Extracted data.
•••••
**src/rtl/conv1_seq.sv**
```systemverilog
// ============================================================================
// conv1_seq : sequencer for the binary-activation conv/maxpool accumulator.
//             Buffers a binary map, walks 3x3 pooling windows, streams results.
// Revision  : 1.0
// ============================================================================
`default_nettype none

module conv1_seq #(
    parameter int IMG_W = 14,
    parameter int IMG_H = 14
) (
    input  logic             CLK,
    input  logic             CLR,
    input  logic             row_we,
    input  logic [3:0]       row_addr,
    input  logic [IMG_W-1:0] row_data,
    input  logic             start,
    output logic             busy,
    output logic             done,
    output logic [8:0]       act,
    output logic [3:0]       sel,
    output logic             conv_we,
    output logic             conv_clr,
    output logic             acc_con,
    input  logic [5:0]       cmp,
    output logic             res_valid,
    output logic [5:0]       res_data,
    output logic [3:0]       res_idx
);

    localparam int POOL_W = (IMG_W - 2) / 3;
    localparam int POOL_H = (IMG_H - 2) / 3;
    localparam int NWIN   = POOL_W * POOL_H;
    localparam int RW     = $clog2(IMG_H);
    localparam int CW     = $clog2(IMG_W);
    localparam int PRW    = (POOL_H > 1) ? $clog2(POOL_H) : 1;
    localparam int PCW    = (POOL_W > 1) ? $clog2(POOL_W) : 1;

    typedef enum logic [1:0] {
        S_IDLE = 2'd0,
        S_WCLR = 2'd1,
        S_ACC  = 2'd2,
        S_CAP  = 2'd3
    } state_t;

    state_t r_state;
    state_t w_state_nxt;

    logic [IMG_W-1:0] r_buf [IMG_H];
    logic [3:0]       r_tap;
    logic [1:0]       r_kr;
    logic [1:0]       r_kc;
    logic [PRW-1:0]   r_pr;
    logic [PCW-1:0]   r_pc;
    logic [3:0]       r_win;
    logic             r_done;
    logic             r_res_valid;
    logic [5:0]       r_res_data;
    logic [3:0]       r_res_idx;

    logic             w_last_tap;
    logic             w_last_win;
    logic             w_wr_ok;
    logic [RW-1:0]    w_waddr;
    logic [RW-1:0]    w_rbase;
    logic [CW-1:0]    w_cbase;
    logic [8:0]       w_pix;

    assign w_last_tap = (r_tap == 4'd8);
    assign w_last_win = (r_win == 4'(NWIN - 1));
    assign w_wr_ok    = row_we && (int'(row_addr) < IMG_H);
    assign w_waddr    = row_addr[RW-1:0];

    // Top-left pixel of the 3x3 conv patch for the current window and tap
    assign w_rbase = RW'(int'(r_pr) * 3 + int'(r_kr));
    assign w_cbase = CW'(int'(r_pc) * 3 + int'(r_kc));

    generate
        for (genvar i = 0; i < 9; i++) begin : g_lane
            logic [RW-1:0] w_row;
            logic [CW-1:0] w_col;
            assign w_row    = w_rbase + RW'(i / 3);
            assign w_col    = w_cbase + CW'(i % 3);
            assign w_pix[i] = r_buf[w_row][w_col];
        end
    endgenerate

    always_ff @(posedge CLK or posedge CLR) begin
        if (CLR) begin
            r_state <= S_IDLE;
        end else begin
            r_state <= w_state_nxt;
        end
    end

    always_comb begin
        w_state_nxt = r_state;
        busy        = 1'b0;
        act         = 9'd0;
        sel         = 4'd0;
        conv_we     = 1'b1;
        conv_clr    = 1'b0;
        acc_con     = 1'b0;
        case (r_state)
            S_IDLE: begin
                if (start) begin
                    w_state_nxt = S_WCLR;
                end
            end
            S_WCLR: begin
                busy        = 1'b1;
                conv_clr    = 1'b1;
                w_state_nxt = S_ACC;
            end
            S_ACC: begin
                busy    = 1'b1;
                conv_we = 1'b0;
                sel     = r_tap;
                act     = w_pix;
                if (w_last_tap) begin
                    w_state_nxt = S_CAP;
                end
            end
            S_CAP: begin
                busy        = 1'b1;
                acc_con     = 1'b1;
                w_state_nxt = w_last_win ? S_IDLE : S_WCLR;
            end
            default: begin
                w_state_nxt = S_IDLE;
            end
        endcase
    end

    // Row writes land only while idle, so a pass always sees a stable map
    always_ff @(posedge CLK or posedge CLR) begin
        if (CLR) begin
            for (int r = 0; r < IMG_H; r++) begin
                r_buf[r] <= '0;
            end
        end else if (r_state == S_IDLE && w_wr_ok) begin
            r_buf[w_waddr] <= row_data;
        end
    end

    always_ff @(posedge CLK or posedge CLR) begin
        if (CLR) begin
            r_tap       <= 4'd0;
            r_kr        <= 2'd0;
            r_kc        <= 2'd0;
            r_pr        <= '0;
            r_pc        <= '0;
            r_win       <= 4'd0;
            r_done      <= 1'b0;
            r_res_valid <= 1'b0;
            r_res_data  <= 6'd0;
            r_res_idx   <= 4'd0;
        end else begin
            r_done      <= 1'b0;
            r_res_valid <= 1'b0;
            case (r_state)
                S_IDLE: begin
                    if (start) begin
                        r_win <= 4'd0;
                        r_pr  <= '0;
                        r_pc  <= '0;
                    end
                end
                S_WCLR: begin
                    r_tap <= 4'd0;
                    r_kr  <= 2'd0;
                    r_kc  <= 2'd0;
                end
                S_ACC: begin
                    r_tap <= r_tap + 4'd1;
                    if (r_kc == 2'd2) begin
                        r_kc <= 2'd0;
                        r_kr <= r_kr + 2'd1;
                    end else begin
                        r_kc <= r_kc + 2'd1;
                    end
                end
                S_CAP: begin
                    r_res_valid <= 1'b1;
                    r_res_data  <= cmp;
                    r_res_idx   <= r_win;
                    if (w_last_win) begin
                        r_done <= 1'b1;
                    end else begin
                        r_win <= r_win + 4'd1;
                        if (r_pc == PCW'(POOL_W - 1)) begin
                            r_pc <= '0;
                            r_pr <= r_pr + PRW'(1);
                        end else begin
                            r_pc <= r_pc + PCW'(1);
                        end
                    end
                end
                default: begin
                end
            endcase
        end
    end

    assign done      = r_done;
    assign res_valid = r_res_valid;
    assign res_data  = r_res_data;
    assign res_idx   = r_res_idx;

endmodule

`default_nettype wire

```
•••••
Work order. Read the lines above. Gather those in which the string "binary" is found.

Output for this exercise.
// conv1_seq : sequencer for the binary-activation conv/maxpool accumulator.
//             Buffers a binary map, walks 3x3 pooling windows, streams results.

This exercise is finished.